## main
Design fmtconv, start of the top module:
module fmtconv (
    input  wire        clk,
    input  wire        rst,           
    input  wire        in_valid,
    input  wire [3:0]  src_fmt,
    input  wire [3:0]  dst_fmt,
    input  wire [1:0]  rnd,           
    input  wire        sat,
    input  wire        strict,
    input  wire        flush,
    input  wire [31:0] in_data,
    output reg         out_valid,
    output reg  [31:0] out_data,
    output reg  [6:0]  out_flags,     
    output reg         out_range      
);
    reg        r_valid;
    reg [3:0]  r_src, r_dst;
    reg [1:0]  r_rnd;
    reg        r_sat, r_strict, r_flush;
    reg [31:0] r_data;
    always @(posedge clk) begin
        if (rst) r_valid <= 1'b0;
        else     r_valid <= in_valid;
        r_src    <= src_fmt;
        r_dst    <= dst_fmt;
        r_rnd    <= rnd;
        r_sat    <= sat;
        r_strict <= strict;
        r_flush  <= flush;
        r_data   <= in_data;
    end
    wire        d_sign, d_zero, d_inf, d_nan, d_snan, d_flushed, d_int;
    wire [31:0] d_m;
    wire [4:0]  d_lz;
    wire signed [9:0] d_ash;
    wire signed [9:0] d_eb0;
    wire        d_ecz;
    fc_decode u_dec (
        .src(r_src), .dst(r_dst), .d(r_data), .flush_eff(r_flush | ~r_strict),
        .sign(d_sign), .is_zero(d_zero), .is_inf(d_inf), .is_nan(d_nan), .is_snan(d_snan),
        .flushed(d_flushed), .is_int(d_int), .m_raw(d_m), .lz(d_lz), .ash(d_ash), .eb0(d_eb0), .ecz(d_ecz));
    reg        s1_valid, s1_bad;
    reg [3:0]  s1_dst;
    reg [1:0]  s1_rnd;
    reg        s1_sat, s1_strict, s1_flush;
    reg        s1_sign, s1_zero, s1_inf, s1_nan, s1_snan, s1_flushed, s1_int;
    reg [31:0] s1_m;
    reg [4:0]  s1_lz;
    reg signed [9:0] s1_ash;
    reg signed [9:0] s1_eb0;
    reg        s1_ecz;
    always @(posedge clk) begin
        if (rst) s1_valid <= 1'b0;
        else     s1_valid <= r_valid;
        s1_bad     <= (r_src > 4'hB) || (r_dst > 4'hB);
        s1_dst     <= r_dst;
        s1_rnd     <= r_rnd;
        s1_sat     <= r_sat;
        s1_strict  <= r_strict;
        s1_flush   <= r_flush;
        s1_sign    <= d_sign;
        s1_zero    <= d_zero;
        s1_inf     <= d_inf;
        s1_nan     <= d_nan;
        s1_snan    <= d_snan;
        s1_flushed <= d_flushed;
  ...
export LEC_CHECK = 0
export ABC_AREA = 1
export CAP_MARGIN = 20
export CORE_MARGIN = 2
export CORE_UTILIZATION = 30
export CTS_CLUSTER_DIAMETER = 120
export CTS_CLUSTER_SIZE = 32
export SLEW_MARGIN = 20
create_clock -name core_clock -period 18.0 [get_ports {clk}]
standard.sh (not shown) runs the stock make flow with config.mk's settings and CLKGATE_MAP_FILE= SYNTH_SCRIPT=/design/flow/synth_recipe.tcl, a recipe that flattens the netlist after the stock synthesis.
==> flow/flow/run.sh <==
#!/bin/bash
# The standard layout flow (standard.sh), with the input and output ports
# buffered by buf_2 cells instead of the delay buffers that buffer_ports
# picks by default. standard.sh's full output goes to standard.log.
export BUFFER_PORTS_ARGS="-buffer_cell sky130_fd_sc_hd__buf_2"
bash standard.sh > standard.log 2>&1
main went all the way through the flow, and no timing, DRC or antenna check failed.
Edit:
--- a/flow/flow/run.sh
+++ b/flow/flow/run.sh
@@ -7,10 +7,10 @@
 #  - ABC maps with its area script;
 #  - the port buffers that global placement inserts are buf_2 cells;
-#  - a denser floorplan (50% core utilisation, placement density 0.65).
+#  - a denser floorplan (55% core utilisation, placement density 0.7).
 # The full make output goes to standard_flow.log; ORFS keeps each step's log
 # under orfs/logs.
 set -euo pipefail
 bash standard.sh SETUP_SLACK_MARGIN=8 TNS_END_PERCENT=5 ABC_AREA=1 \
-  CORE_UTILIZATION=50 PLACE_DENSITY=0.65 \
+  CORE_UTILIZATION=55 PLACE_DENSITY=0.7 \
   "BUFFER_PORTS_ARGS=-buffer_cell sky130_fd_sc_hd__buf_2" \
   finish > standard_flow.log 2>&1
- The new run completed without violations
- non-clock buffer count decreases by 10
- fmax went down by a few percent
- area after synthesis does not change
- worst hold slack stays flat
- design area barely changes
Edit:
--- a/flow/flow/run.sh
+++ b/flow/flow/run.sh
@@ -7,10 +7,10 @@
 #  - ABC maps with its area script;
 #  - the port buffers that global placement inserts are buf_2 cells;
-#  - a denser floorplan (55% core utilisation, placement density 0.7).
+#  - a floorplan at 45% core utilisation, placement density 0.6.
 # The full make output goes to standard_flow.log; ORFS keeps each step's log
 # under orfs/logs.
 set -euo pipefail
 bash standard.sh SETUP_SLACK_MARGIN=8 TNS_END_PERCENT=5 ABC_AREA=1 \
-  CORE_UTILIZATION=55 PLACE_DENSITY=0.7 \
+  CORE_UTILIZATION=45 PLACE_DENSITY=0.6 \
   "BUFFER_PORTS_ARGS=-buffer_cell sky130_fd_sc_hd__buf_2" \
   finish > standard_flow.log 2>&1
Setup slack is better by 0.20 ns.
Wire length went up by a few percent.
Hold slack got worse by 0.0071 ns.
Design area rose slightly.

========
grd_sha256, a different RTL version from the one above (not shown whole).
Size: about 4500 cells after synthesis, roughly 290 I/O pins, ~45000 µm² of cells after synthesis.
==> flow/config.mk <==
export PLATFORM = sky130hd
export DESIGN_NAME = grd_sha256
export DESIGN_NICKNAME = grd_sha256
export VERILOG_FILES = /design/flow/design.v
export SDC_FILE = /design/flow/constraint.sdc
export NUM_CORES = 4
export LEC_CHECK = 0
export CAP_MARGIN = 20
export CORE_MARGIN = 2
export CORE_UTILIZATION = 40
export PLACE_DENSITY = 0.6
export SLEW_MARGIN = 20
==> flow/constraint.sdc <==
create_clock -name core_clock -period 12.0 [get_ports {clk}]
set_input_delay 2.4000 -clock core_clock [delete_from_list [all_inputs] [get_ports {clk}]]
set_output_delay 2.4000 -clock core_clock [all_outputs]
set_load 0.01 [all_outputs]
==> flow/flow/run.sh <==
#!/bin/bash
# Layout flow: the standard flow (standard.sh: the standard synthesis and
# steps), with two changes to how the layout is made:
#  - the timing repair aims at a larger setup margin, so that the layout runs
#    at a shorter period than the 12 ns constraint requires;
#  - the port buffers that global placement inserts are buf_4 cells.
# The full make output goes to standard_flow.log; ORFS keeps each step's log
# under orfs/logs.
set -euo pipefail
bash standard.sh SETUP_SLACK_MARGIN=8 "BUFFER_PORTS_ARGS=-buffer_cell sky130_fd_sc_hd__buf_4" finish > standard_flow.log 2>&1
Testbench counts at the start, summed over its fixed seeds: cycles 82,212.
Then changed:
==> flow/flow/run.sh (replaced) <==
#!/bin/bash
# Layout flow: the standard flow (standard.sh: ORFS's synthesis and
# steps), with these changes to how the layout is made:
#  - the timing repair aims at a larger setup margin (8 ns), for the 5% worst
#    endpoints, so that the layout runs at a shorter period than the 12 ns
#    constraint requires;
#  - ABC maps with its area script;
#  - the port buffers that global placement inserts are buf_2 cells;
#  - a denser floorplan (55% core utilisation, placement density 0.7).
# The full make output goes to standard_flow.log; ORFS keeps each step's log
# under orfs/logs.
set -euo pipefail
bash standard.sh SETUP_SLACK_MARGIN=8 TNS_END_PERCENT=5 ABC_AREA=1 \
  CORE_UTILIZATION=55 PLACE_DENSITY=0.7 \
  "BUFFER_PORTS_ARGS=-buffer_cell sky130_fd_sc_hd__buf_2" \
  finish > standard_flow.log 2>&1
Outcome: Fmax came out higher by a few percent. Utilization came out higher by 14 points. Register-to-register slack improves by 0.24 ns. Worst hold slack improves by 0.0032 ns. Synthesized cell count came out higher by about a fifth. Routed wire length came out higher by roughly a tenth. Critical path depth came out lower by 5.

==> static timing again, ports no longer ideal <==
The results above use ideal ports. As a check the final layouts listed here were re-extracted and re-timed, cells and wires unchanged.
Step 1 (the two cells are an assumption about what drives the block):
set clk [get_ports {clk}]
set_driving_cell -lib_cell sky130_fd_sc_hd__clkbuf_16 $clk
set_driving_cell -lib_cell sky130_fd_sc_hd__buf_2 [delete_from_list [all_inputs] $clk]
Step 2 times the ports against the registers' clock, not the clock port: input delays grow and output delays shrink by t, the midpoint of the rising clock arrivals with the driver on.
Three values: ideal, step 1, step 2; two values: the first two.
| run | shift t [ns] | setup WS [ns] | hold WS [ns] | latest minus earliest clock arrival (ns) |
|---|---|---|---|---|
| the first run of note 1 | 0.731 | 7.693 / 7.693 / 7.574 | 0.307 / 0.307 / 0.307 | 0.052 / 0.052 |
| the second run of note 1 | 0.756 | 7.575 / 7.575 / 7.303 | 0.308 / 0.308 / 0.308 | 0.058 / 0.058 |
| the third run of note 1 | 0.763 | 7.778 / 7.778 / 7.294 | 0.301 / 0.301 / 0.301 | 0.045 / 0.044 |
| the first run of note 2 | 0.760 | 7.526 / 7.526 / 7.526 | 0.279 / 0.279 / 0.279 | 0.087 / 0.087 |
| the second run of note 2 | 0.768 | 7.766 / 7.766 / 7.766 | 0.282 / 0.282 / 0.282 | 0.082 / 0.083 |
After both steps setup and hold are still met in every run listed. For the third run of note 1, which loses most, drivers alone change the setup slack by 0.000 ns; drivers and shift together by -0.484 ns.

★ ★ ★ ★

The task =
Copy every line in the listing above where the string "shorter" turns up.

Exercise output =
#    at a shorter period than the 12 ns constraint requires;
#    endpoints, so that the layout runs at a shorter period than the 12 ns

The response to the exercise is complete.